It cannot be admitted that the same act which taxed specifically
certain varieties of iron in one section, expressly exempted them
in the next. Such inconsistency is not to be attributed to
Congress. Nor is it at all necessary. The imposition of taxes and
the declared exemptions are perfectly consistent with each other if
the exempting clause is construed, as it may be, to include only
articles made of steel. Thus, steel itself is taxed when made
directly from muckbar, blooms, slabs, or loops, and exempt when
made from more advanced iron. Bars and rails are taxed when made of
iron, as are sheet iron, plate iron, iron coil and wire, but they
are exempt when made of the described variety of steel. Such a
construction, and such alone, preserves the consistency of the act
and gives effect to every part. And it is the natural construction.
The excepting clause includes three classes of articles. The first
is steel made from iron in an advanced state, whether, when made,
it be ingots, bars, rails for railroads, sheet, plate, coil, or
wire, or hoop skirt wire, whether covered or uncovered. The second
class is car wheels, thimble skeins, and pipe boxes, and springs,
tires, and axles, made of steel, used exclusively for vehicles,
cars, or locomotives. The third class is clock springs, faces, and
hands.
Page 82 U. S. 74
But why, it is asked, if only steel articles were intended to be
embraced in the clause, repeat the qualification? Why add to the
words "springs, tires, and axles," the superfluous words "made of
steel?" The reason will be evident when the whole act is
considered. It is to be observed that the articles mentioned in the
first class are those made of a particular kind of steel, namely,
that made of iron advanced beyond muckbar, blooms, slabs, or loops.
Upon such steel no tax was imposed by the ninth section, though one
had been by the act of 1864. It is true, as we have said, the ninth
section levied a tax upon steel, but it was upon such steel only as
was made directly from muckbar, blooms, slabs, or loops, not from
iron in a higher state of advancement. The second class embraces
articles made of steel generally, used exclusively for vehicles,
cars, or locomotives. They are exempt, if made of steel, no matter
what the kind of steel may be, whether made from muckbar, blooms,
slabs, or loops, or from iron advanced beyond those stages. It was
therefore necessary to repeat the qualification "made of steel,"

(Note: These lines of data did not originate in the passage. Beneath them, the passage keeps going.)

[/design/flow/design.v]
module displayEncoder (display, floor);
    input [6:0] display;
    output reg [3:0] floor;
    always @(display) begin
        case (display)
            7'b0111111: floor = 0;
            7'b0000110: floor = 1;
            7'b1011011: floor = 2;
            7'b1001111: floor = 3;
            7'b1100110: floor = 4;
            7'b1101101: floor = 5;
            7'b1111101: floor = 6;
            7'b0000111: floor = 7;
            7'b1111111: floor = 8;
            7'b1101111: floor = 9;
            default: floor = 0;
        endcase
    end
endmodule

for had it not been repeated, only those car wheels, thimble skeins
and pipe boxes, and springs, tires, and axles, or the last three
named of them, which were made of a particular kind of steel, would
have been exempted. The repetition enlarged the list. Thus there is
no force in the argument that the use of the words "made of steel"
was superfluous and unmeaning, if the exempting clause was designed
to include only steel articles.
It is further said that when the act was passed thimble skeins
and pipe boxes were not made of steel, and witnesses testified that
they never knew that material employed for such articles. From this
it is argued that Congress must have intended to exempt them when
made of iron, for they must be presumed to have intended an
exemption of something that had an existence. There is some
plausibility in the argument, but it is more specious than sound.

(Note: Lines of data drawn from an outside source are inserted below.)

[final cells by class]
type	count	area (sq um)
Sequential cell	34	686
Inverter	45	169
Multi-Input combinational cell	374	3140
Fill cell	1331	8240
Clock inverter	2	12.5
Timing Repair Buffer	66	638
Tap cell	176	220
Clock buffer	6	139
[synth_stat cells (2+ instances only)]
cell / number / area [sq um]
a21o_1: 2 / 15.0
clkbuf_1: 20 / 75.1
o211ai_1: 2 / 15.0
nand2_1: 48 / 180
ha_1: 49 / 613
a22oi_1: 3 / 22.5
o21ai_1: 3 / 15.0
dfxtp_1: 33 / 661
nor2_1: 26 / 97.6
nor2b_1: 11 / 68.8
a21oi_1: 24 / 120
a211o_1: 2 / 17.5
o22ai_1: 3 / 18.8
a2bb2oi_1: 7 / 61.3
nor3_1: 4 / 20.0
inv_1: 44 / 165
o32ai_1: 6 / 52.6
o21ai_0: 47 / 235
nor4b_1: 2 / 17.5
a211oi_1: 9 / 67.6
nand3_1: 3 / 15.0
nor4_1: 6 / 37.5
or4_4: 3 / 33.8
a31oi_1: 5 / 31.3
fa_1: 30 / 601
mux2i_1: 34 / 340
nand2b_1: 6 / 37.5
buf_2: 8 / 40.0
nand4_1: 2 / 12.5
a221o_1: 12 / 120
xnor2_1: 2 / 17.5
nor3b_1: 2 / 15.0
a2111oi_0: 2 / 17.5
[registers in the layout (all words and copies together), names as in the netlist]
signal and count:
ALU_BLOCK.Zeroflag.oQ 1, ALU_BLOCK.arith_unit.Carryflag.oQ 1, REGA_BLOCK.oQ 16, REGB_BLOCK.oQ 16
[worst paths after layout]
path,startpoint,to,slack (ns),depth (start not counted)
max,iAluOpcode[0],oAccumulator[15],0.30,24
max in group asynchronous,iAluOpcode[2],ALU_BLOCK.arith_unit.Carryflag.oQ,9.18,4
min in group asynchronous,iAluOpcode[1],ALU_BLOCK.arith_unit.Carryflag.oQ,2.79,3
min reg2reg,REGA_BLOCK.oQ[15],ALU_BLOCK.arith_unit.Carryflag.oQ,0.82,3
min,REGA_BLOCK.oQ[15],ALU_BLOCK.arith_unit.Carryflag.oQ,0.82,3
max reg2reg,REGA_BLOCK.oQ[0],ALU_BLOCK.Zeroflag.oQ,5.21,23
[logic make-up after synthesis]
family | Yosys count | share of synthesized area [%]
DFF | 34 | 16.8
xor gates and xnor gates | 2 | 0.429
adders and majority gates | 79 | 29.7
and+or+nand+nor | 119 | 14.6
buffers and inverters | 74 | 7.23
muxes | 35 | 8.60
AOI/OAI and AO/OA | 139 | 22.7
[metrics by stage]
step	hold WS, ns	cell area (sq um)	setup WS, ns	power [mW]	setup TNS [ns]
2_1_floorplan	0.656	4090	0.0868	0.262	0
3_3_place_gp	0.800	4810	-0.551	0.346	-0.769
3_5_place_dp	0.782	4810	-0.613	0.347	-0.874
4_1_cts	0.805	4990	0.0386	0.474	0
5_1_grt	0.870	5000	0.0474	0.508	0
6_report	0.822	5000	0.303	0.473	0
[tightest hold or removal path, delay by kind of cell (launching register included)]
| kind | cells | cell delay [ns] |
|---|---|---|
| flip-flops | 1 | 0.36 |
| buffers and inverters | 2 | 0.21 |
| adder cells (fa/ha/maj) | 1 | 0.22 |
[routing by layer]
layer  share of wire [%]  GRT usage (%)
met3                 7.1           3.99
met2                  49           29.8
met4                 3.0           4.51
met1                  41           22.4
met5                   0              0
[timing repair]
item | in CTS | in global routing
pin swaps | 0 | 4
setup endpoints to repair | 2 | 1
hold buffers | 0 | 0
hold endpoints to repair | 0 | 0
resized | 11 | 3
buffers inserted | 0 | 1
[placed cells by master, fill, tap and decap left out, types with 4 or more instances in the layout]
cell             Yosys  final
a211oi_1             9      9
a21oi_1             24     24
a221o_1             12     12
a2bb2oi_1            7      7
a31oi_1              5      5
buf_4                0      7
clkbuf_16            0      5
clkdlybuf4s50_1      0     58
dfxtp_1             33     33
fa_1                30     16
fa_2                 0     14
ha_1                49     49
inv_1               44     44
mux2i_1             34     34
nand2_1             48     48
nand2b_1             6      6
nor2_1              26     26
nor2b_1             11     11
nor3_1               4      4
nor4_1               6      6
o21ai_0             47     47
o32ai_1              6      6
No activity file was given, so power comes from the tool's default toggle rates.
$ cat design/flow/design.v
module i2c_slave(
    clk,
    master_clk,
    master_sda,
    slave_addr,
    slave_asserted,
    slave_in_tx_mode,
    slave_tx_buffer,
    slave_tx_request,
    slave_rx_buffer,
    slave_rx_available
);
input wire clk;
input wire master_clk;
inout wire master_sda;
input wire [0:6] slave_addr;
output reg slave_asserted = 0;
output reg slave_in_tx_mode = 0;
input wire [0:7] slave_tx_buffer;
output reg slave_tx_request = 0;
output reg [0:7] slave_rx_buffer;
output reg slave_rx_available = 0;
reg [1:0] master_clk_edge;
reg [1:0] master_sda_edge;
reg master_clk_rising_edge = 0;
reg master_clk_falling_edge = 0;
reg i2c_start = 0;
reg i2c_stop = 0;
parameter state_idle = 4'd0;
parameter state_start_issued_waiting_slave_addr = 4'd1;
parameter state_slave_asserted_need_to_send_ack = 4'd2;
parameter state_slave_asserted_in_master_write_mode = 4'd3;
parameter state_slave_asserted_in_master_read_mode = 4'd4;
parameter state_slave_asserted_in_master_read_mode_waiting_ack_assert_highz = 4'd5;
parameter state_slave_asserted_in_master_read_mode_waiting_ack_read = 4'd6;
parameter state_slave_asserted_in_master_write_mode_assert_ack = 4'd7;
parameter state_slave_asserted_in_master_write_mode_assert_highz_ack = 4'd8;
reg [3:0] state = state_idle;
reg [2:0] count = 0;
reg sda_write = 1'bz;
assign master_sda = sda_write;
always @(posedge clk) begin
    master_clk_edge <= { master_clk_edge[0], master_clk };
    master_sda_edge <= { master_sda_edge[0], master_sda };
    if (master_clk_edge[0] && !master_clk_edge[1]) begin
        master_clk_rising_edge <= 1;
    end else begin
        master_clk_rising_edge <= 0;
    end
    if (master_clk_edge[1] && !master_clk_edge[0]) begin
        master_clk_falling_edge <= 1;
    end else begin
        master_clk_falling_edge <= 0;
    end
    i2c_start <= master_sda_edge[1] && !master_sda_edge[0] && master_clk_edge[0];
    i2c_stop <= master_sda_edge[0] && !master_sda_edge[1] && master_clk_edge[0];
end
always @(posedge clk) begin
    if (i2c_start || i2c_stop) begin
        state <= i2c_start ? state_start_issued_waiting_slave_addr : state_idle;
        count <= 3'd0;
        sda_write <= 1'bz;
        slave_asserted <= 1'd0;
        slave_tx_request <= 1'd0;
        slave_rx_available <= 1'd0;
    end else begin
        if (master_clk_rising_edge) begin
            case (state)
            state_start_issued_waiting_slave_addr: begin
                slave_rx_buffer[count] <= master_sda;
                count <= count + 3'd1;
                if (count == 3'd7) begin
                    if (slave_rx_buffer[0:6] == slave_addr) begin
                        state <= state_slave_asserted_need_to_send_ack;
                        slave_asserted <= 1'd1;
                    end else begin
                        state <= state_idle;
                    end
                end
            end
            state_slave_asserted_in_master_read_mode_waiting_ack_read: begin
                if (master_sda) begin
                    state <= state_idle;
                end else begin
                    state <= state_slave_asserted_in_master_read_mode;
                end
            end
            state_slave_asserted_in_master_write_mode: begin
                slave_rx_buffer[count] <= master_sda;
                count <= count + 3'd1;
                if (count == 3'd7) begin
                    state <= state_slave_asserted_in_master_write_mode_assert_ack;
                    slave_rx_available <= 1'd1;
                end else begin
                    slave_rx_available <= 1'd0;
                end
            end
            endcase
        end else if (master_clk_falling_edge) begin
            case (state)
            state_slave_asserted_need_to_send_ack: begin
                sda_write <= 1'd0;
                state <= slave_rx_buffer[7] ? state_slave_asserted_in_master_read_mode : state_slave_asserted_in_master_write_mode_assert_highz_ack;
                slave_in_tx_mode <= slave_rx_buffer[7];
                slave_tx_request <= 1'd1;
            end
            state_slave_asserted_in_master_read_mode: begin
                sda_write <= (slave_tx_buffer[count] ? 1'bz : 1'd0);
                count <= count + 3'd1;
                if (count == 3'd7) begin
                    state <= state_slave_asserted_in_master_read_mode_waiting_ack_assert_highz;
                    slave_tx_request <= 1'd1;
                end else begin
                    slave_tx_request <= 1'd0;
                end
            end
            state_slave_asserted_in_master_read_mode_waiting_ack_assert_highz: begin
                sda_write <= 1'bz;
                state <= state_slave_asserted_in_master_read_mode_waiting_ack_read;
            end
            state_slave_asserted_in_master_write_mode: begin
                sda_write <= 1'bz;
            end
            state_slave_asserted_in_master_write_mode_assert_ack: begin
                sda_write <= 1'd0;
                state <= state_slave_asserted_in_master_write_mode_assert_highz_ack;
            end
            state_slave_asserted_in_master_write_mode_assert_highz_ack: begin
                sda_write <= 1'bz;
                state <= state_slave_asserted_in_master_write_mode;
            end
            endcase
        end
    end
end
endmodule
$ cat design/flow/run.sh
#!/bin/bash
# OpenROAD 26Q1-2900-gdf79404cd8, Yosys 0.63+post, stock flow scripts
make -C /OpenROAD-flow-scripts/flow DESIGN_CONFIG=/design/flow/config.mk WORK_HOME=/design/flow/orfs finish
$ cat design/flow/config.mk
export PLATFORM = sky130hd
export DESIGN_NAME = i2c_slave
export DESIGN_NICKNAME = i2c_slave
export VERILOG_FILES = /design/flow/design.v
export SDC_FILE = /design/flow/constraint.sdc
export NUM_CORES = 4
export LEC_CHECK = 1
export CORE_AREA = 10 10 91 91
export DIE_AREA = 0 0 101 101
$ cat design/flow/constraint.sdc
current_design i2c_slave

set clk_period 3.7
set clk_io_pct 0.2

create_clock -name clk0 -period $clk_period [get_ports {clk}]

set non_clock_inputs [all_inputs -no_clocks]
set_input_delay [expr $clk_period * $clk_io_pct] -clock clk0 $non_clock_inputs
set_output_delay [expr $clk_period * $clk_io_pct] -clock clk0 [all_outputs]
==> results.json <==
{
  "remaining_drc_errors": 0,
  "timing.final.ws_setup_ns": 1.540,
  "ctsResizeCount": 0,
  "dr_wl_met2_um": 1093,
  "drt.antenna.violating_nets": 0,
  "number_of_synthesized_register_bits": 23,
  "cts_sinks": 23,
  "path_delay_family": "simple AND/OR/NAND/NOR gates",
  "timing.critical_path.fanout_max": 2,
  "grt_antenna_before_repair": 0,
  "placement_row_count": 29,
  "synth.largest_area_cell": "sky130_fd_sc_hd__edfxtp_1",
  "setup-tns-final_ns": 0,
  "async_flop_share_pct": 0,
  "synth.yosys.chip_area_um2": 1192,
  "synthDominantCellAreaShare_pct": 47.85,
  "globalRouteTotalUtil_pct": 4.679,
  "top_sig_layer": "met4",
  "die_area_um2": 10200,
  "boundaryPins": 30,
  "clock_path_buffers": 2,
  "timing.final.max_slew_violations": 0,
  "drt_iter0_markers": 37,
  "synth_cell_type_count": 36,
  "fin_worst_skew_ns": 0.007054,
  "cts_hold_repair.buffers": 0,
  "synth.cell_area_um2": 1192,
  "drt-pass1-iter-count": 3,
  "flop_cell": "sky130_fd_sc_hd__edfxtp_1",
  "finish.cell_count_without_fillers": 201,
  "hp-start": "master_clk_edge[0]$_DFF_P_",
  "maxCapViolCount": 0,
  "pre_cts_setup_slack_ns": 1.226,
  "outcome": "complete, no violations",
  "antenna_cells": 0,
  "wl_per_cell_um": 11.46,
  "critical_path_class": "input pin to register",
  "clk_transition_reported_paths_ns": 0.08,
  "yosys-stat-cells": 107,
  "rsz0062_at_grt": "false",
  "cts_root_buffer": "sky130_fd_sc_hd__clkbuf_8",
  "timing.fmax_mhz": 463.0,
  "final_hold_slack_ns": 0.3783,
  "post_cts_buffers": 0,
  "clock_buffer_count_from_cts": 3,
  "initial_core_util_pct": 18.78,
  "areaGrowthSynthToFinish_pct": 25.60,
  "top_cells_by_area": "sky130_fd_sc_hd__edfxtp_1 (48%), sky130_fd_sc_hd__dfxtp_1 (6.7%), sky130_fd_sc_hd__xor2_1 (4.4%)",
  "cts_tree": "done",
  "irDropWorstVdd_uv": 132.8,
  "syn_area_per_cell_um2": 11.14,
  "period_needed_ns": 2.160,
  "dpl_cells": 197,
  "final_layout_size_suffix_gt1_share_pct": 5.645,
  "worst_setup_path_end_kind": "register",
  "numPortBuffers": 20,
  "vias_in_the_first_global_route": 804,
  "hold_viol_final": 0,
  "finalCritPeriodShare_pct": 58.37,
  "hold_path.class": "register to register",
  "die_width_um": 101,
  "cp.required_ns": 3.65,
  "tool_warnings": 33,
  "pleak_nw": 0.4895,
  "grt.overflow.total": 0,
  "worstSetupStartpointType": "input pin",
  "ys.warnings.count": 7,
  "clock_latency_ns": 0.26,
  "enable_flop_cells": 19,
  "setup.worst_path.start": "slave_addr[3]",
  "largest_net_degree_at_the_start_of_global_routing": 14,
  "netlist_instances": 107,
  "dr_wl_met3_um": 144,
  "slowest_stage": "sky130_fd_sc_hd__clkdlybuf4s50_1",
  "cts_htree_levels": 1,
  "finalWeightedCongestion": 0.8202,
  "die_height_um": 101,
  "crit_path_cell_trace": "clkdlybuf4s50_1 > xor2_1 > nor4_2 > nand4_1 > nor4b_2",
  "setup_viol": 0,
  "fp.coreArea_um2": 6350,
  "worstPathBufferInverterCount": 1,
  "regToRegStartpoint": "count[0]$_DFFE_PP_",
  "fin_total_pwr_mw": 0.4617,
  "synth_seq_share_pct": 54.56,
  "crit_arrival_ns": 2.11,
  "detailroute.via_count": 807,
  "drt-vias-per-instance": 4.015,
  "cp_slowest_stage_delay_ns": 0.41,
  "first_pass_grt_wire_length_um": 3850,
  "p_per_area_nw_per_um2": 308.3,
  "dpl.hpwl_um": 1752,
  "drt-total-wl_um": 2303,
  "routed_met1_length_um": 1039
}
state kept, by name (all words and copies together), names as in the netlist:
name,flops
slave_tx_request,1
state,4
slave_rx_buffer,8
master_clk_rising_edge,1
slave_asserted,1
count,3
slave_rx_available,1
master_clk_edge,2
slave_in_tx_mode,1
master_clk_falling_edge,1
synthesized netlist by cell type (all sizes together) (3+ instances only):
master / n
xor2: 6
nand2: 11
nand3b: 3
o41a: 3
o31a: 3
nand2b: 3
dfxtp: 4
inv: 4
edfxtp: 19
o21a: 3
o21ai: 3
nor3: 3
a21oi: 4
nor2b: 5
buf: 5
nor2: 7
worst paths after layout:
| path | slack, ns | depth (start not counted) | end |
|---|---|---|---|
| worst max-delay path | 1.54 | 5 | slave_asserted$_DFFE_PP_ |
| worst min-delay path | 0.38 | 0 | master_clk_edge[1]$_DFF_P_ |
| worst max register to register | 1.57 | 5 | state[0]$_DFFE_PP_ |
| worst min register to register | 0.38 | 0 | master_clk_edge[1]$_DFF_P_ |
layer usage:
metal	up-vias	GRT usage (%)
li1	423	-
met1	372	5.668
met2	10	7.813
met3	2	2.079
met4	0	0.4287
met5	-	0
cell type report:
cell class              instances  area (um^2)
fillers                       663         4852
flip-flops and latches         23        650.6
inverters                       4        15.01
well taps                      77        96.34
multi-input cells              73        490.5
clock buffers                   4        45.04
repair buffers                 20        200.2
power by group:
part / switching, mW / internal (mW)
combinational: 0.00872 / 0.0149
sequential: 0.00512 / 0.281
clock: 0.0751 / 0.0767
===== run.sh =====
#!/bin/bash
# OpenROAD 26Q1-2900-gdf79404cd8, Yosys 0.63+post, stock flow scripts
make -C /OpenROAD-flow-scripts/flow DESIGN_CONFIG=/design/flow/config.mk WORK_HOME=/design/flow/orfs finish

===== config.mk =====
export PLATFORM = sky130hd
export DESIGN_NAME = spi_slave
export DESIGN_NICKNAME = spi_slave
export VERILOG_FILES = /design/flow/design.v
export SDC_FILE = /design/flow/constraint.sdc
export NUM_CORES = 4
export LEC_CHECK = 1
export CORE_AREA = 10 10 104 104
export DIE_AREA = 0 0 114 114

===== constraint.sdc =====
current_design spi_slave

set clk_period 1.8
set clk_io_pct 0.2

create_clock -name clk0 -period $clk_period [get_ports {clk}]

set non_clock_inputs [all_inputs -no_clocks]
set_input_delay [expr $clk_period * $clk_io_pct] -clock clk0 $non_clock_inputs
set_output_delay [expr $clk_period * $clk_io_pct] -clock clk0 [all_outputs]

===== design.v =====
module spi_slave(
    clk,
    sclk,
    miso,
    mosi,
    ss,
    rx_byte_available,
    rx_byte,
    tx_byte_ready_to_write,
    tx_byte,
    transaction_begin
);
input wire clk;
input wire sclk;
input wire ss;
input wire mosi;
output reg rx_byte_available = 0;
output reg [0 : 7] rx_byte = 0;
reg [2 : 0] rx_index = 3'd0;
output reg miso = 1'b0;
output reg tx_byte_ready_to_write = 1'b0;
input wire [0 : 7] tx_byte;
reg [2 : 0] tx_index = 3'd0;
output reg transaction_begin = 0;
reg [1 :0] sclk_reg;
reg [1 :0] ss_reg;
wire sclk_rissing_edge;
wire sclk_falling_edge;
wire ss_falling_edge;
assign sclk_rissing_edge = (sclk_reg == 2'b01);
assign sclk_falling_edge = (sclk_reg == 2'b10);
assign ss_falling_edge = (ss_reg == 2'b10);
always @ (posedge clk) begin
    sclk_reg[0] <= sclk;
    sclk_reg[1] <= sclk_reg[0];
    ss_reg[0] <= ss;
    ss_reg[1] <= ss_reg[0];
    transaction_begin <= ss_falling_edge;
end
always @ (posedge clk) begin
    if (ss_falling_edge) begin
        rx_index <= 3'd0;
        rx_byte_available <= 0;
    end else if (sclk_rissing_edge) begin
        rx_byte[rx_index] <= mosi;
        rx_index <= rx_index + 3'd1;
        if (rx_index == 3'd7) begin
            rx_byte_available <= 1;
        end else begin
            rx_byte_available <= 0;
        end
    end
end
always @ (posedge clk) begin
    if (ss_falling_edge) begin
        tx_index <= 3'd1;
        tx_byte_ready_to_write <= 0;
    end else if (sclk_falling_edge) begin
        miso <= tx_byte[tx_index];
        tx_index <= tx_index + 3'd1;
        if (tx_index == 3'd7) begin
            tx_byte_ready_to_write <= 1;
        end else begin
            tx_byte_ready_to_write <= 0;
        end
    end
end
endmodule

==> results.py <==
# Metrics from the implementation run
metrics = {
    "cts": {
        "post_cts_buffers": 0,
        "cts-hold-fix-buffers": 0,
        "cts_tree": "built",
        "worst_setup_hold_path_clk_slew_ns": 0.08,
        "clock_path_buffers": 2,
        "clk_latency_ns": 0.26,
        "clk_root_buffer_cell": "sky130_fd_sc_hd__clkbuf_8",
        "post_cts.resized_instances": 0,
        "clock_buffer_count_from_cts": 3,
        "clock_sink_count": 22,
        "clock_tree.htree_level_count": 1,
    },
    "global_route": {
        "antenna_violations_before_repair": 0,
        "track_usage": 0.0316,
        "grt_pass1_vias": 680,
        "maximum_number_of_pins_on_one_net_before_global_route_repair": 13,
        "gr-total-overflow": 0,
        "global_route_wire_length_before_repair_um": 3390,
    },
    "final_layout": {
        "most_frequently_placed_logic_cell_in_the_final_layout": "sky130_fd_sc_hd__clkdlybuf4s50_1",
        "layout.core_utilization": 0.162,
        "commonest_non_fill_non_tap_cells_in_the_layout": "sky130_fd_sc_hd__clkdlybuf4s50_1 (23), sky130_fd_sc_hd__dfxtp_1 (13), sky130_fd_sc_hd__nor2_1 (9), sky130_fd_sc_hd__edfxtp_1 (9), sky130_fd_sc_hd__o21ai_0 (8)",
        "p_r_area_growth_vs_syn_pct": 44.9,
        "drive_gt1_frac": 0.119,
        "regMostFlops": "rx_byte",
        "largest_registers": "rx_byte (8), rx_index (3), tx_index (3)",
        "fin_cells": 217,
        "max_reg_flops": 8,
        "final_design_area_no_fill_um2": 1410,
    },
    "sta": {
        "relative_max_transition_margin": 0.802,
        "finalClockPeriodUsage": 0.938,
        "min_period_ns": 1.69,
        "worst_clock_skew_ns": 0.00753,
        "setup-tns-final_ns": 0,
        "unrepaired_setup_endpoints_after_global_routing": "false",
        "final-max-slew-violation-count": 0,
        "timing.final.hold_violations": 0,
        "timing_worst_slew_pin_value_ns": 0.298,
        "report.final.setup_viol": 0,
        "fmaxAchievable_ghz": 0.592,
    },
    "yosys": {
        "synthesis.instances": 81,
        "synth_seq_share": 0.545,
        "yosys.cell_types.count": 20,
        "yosys-stat-cells": 81,
        "yosys_area_um2": 973,
        "syn-mean-instance-area_um2": 12.0,
        "ys_warn_count": 1,
        "mappedNetlistArea_um2": 973,
        "synth_flop_count": 22,
    },
    "critical_path": {
        "arrival_ns": 1.79,
        "worst-setup-path-type": "reg2reg",
        "critical_path.max_fanout": 8,
        "worst-endpoint-required_ns": 1.90,
        "critical_path.startpoint_type": "flip-flop",
        "worstSetupEndpointType": "flip-flop",
    },
    "power": {
        "design_power_total_mw": 1.25,
        "power_per_cell_area_nw_per_um2": 888,
        "power.ir.vdd_worst_mv": 0.292,
        "p_leak_nw": 0.524,
    },
    "run": {
        "cap_violations": 0,
        "log.warning_count": 26,
    },
    "die": {
        "rows": 34,
        "top_level_ports": 24,
        "die_w_um": 114,
        "core_area_um2": 8680,
        "initial_utilization": 0.112,
        "die_y_um": 114,
        "dieArea_um2": 13000,
    },
    "drt": {
        "route.detailed.vias_per_inst": 3.18,
        "drt-initial-drc-count": 25,
        "drc_errors": 0,
        "dr_total_vias": 689,
        "route.antenna.remaining_nets": 0,
        "detail_route.wl_per_cell_um": 9.26,
        "dr.pass1.iters": 4,
        "wl_um": 2010,
        "antenna-diode-count": 0,
    },
    "outcome": {
        "run_status": "finished clean",
    },
    "worst_hold_path": {
        "class_of_the_worst_hold_path": "reg2reg",
    },
    "place": {
        "dpl_cell_area_um2": 1360,
        "post-dp-hpwl_um": 1580,
        "placed_cells": 213,
        "gpl.final_weighted_congestion": 0.778,
        "portBuffers": 23,
    },
}
==> where the power goes <==
part / switching, mW / internal [mW] / total (mW) / leakage (nW)
Sequential: 0.0402 / 0.587 / 0.627 / 0.192
Combinational: 0.138 / 0.180 / 0.318 / 0.310
Clock: 0.156 / 0.152 / 0.308 / 0.0231
Total: 0.334 / 0.918 / 1.25 / 0.524
===== design.v =====
module uart_rx
    (output logic [17:0] rx_data,     
    output logic rx_empty,            
    input logic rx_in,                
    input logic uld_rx_data,          
    input logic rxclk,                
    input logic reset_n);              
logic [17:0] rx_reg;
logic [3:0] rx_sample_cnt;
logic [7:0] rx_cnt;  
logic rx_d1;
logic rx_d2;
logic rx_busy;
always_ff @ (posedge rxclk or negedge reset_n) begin
    if (!reset_n) begin
        rx_reg <= 18'b0; 
        rx_data <= 18'b0;
        rx_sample_cnt <= 4'b0000;
        rx_cnt <= 8'b0;
        rx_empty <= 1'b1;
        rx_d1 <= 1'b1;
        rx_d2 <= 1'b1;
        rx_busy <= 1'b0;
    end else begin
        rx_d1 <= rx_in;
        rx_d2 <= rx_d1;
        if (uld_rx_data) begin
            rx_data  <= rx_reg;
            rx_empty <= 1'b1;
        end
        if (!rx_busy && !rx_d2) begin
            rx_busy <= 1'b1;
            rx_sample_cnt <= 4'b0001;
            rx_cnt <= 8'b0;
        end
        if (rx_busy) begin
            rx_sample_cnt <= rx_sample_cnt + 1'b1;
            if (rx_sample_cnt == 4'd7) begin
                if ((rx_d2 == 1'b1) && (rx_cnt == 8'b0)) begin
                    rx_busy <= 1'b0;
                end 
                else begin
                    rx_cnt <= rx_cnt + 1'b1; 
                    if ((rx_cnt >= 8'd1) && (rx_cnt <= 8'd18)) begin
                        rx_reg[rx_cnt - 1'b1] <= rx_d2;
                    end
                    if ((rx_cnt > 8'd18)) begin
                        rx_busy <= 1'b0;
                        rx_empty <= 1'b0;
                    end
                end
            end 
        end 
    end
end  
endmodule
[./design.v]
module and_gate (
    input   logic   [63:0]  in_dataA,
    input   logic   [63:0]  in_dataB,
    output  logic   [63:0]  out_data,
);
    assign out_data = in_dataA & in_dataB;
endmodule
[./run.sh]
#!/bin/bash
# OpenROAD 26Q1-2900-gdf79404cd8, Yosys 0.63+post, stock flow scripts
make -C /OpenROAD-flow-scripts/flow DESIGN_CONFIG=/design/flow/config.mk WORK_HOME=/design/flow/orfs finish
[./config.mk]
export PLATFORM = sky130hd
export DESIGN_NAME = and_gate
export DESIGN_NICKNAME = and_gate
export VERILOG_FILES = /design/flow/design.v
export SDC_FILE = /design/flow/constraint.sdc
export NUM_CORES = 4
export LEC_CHECK = 1
export CORE_AREA = 10 10 82 82
export DIE_AREA = 0 0 92 92
[./constraint.sdc]
current_design and_gate

set clk_period 1.0
set clk_io_pct 0.2

create_clock -name clk0 -period $clk_period

set non_clock_inputs [all_inputs -no_clocks]
set_input_delay [expr $clk_period * $clk_io_pct] -clock clk0 $non_clock_inputs
set_output_delay [expr $clk_period * $clk_io_pct] -clock clk0 [all_outputs]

Congress must have known that of late years the uses of steel as a
substitute for iron had been rapidly increasing. It was but a short
time before that steel rails, tires, and axles had come
Page 82 U. S. 75
into use. Thimble skeins and pipe boxes are used in connection
with axles, and it would seem, therefore, to have been not an
unreasonable presumption that Congress contemplated the probable
substitution of steel in their manufacture, even if they were aware
that the substitution had not already been made. The exemption
itself was an encouragement to the use of steel.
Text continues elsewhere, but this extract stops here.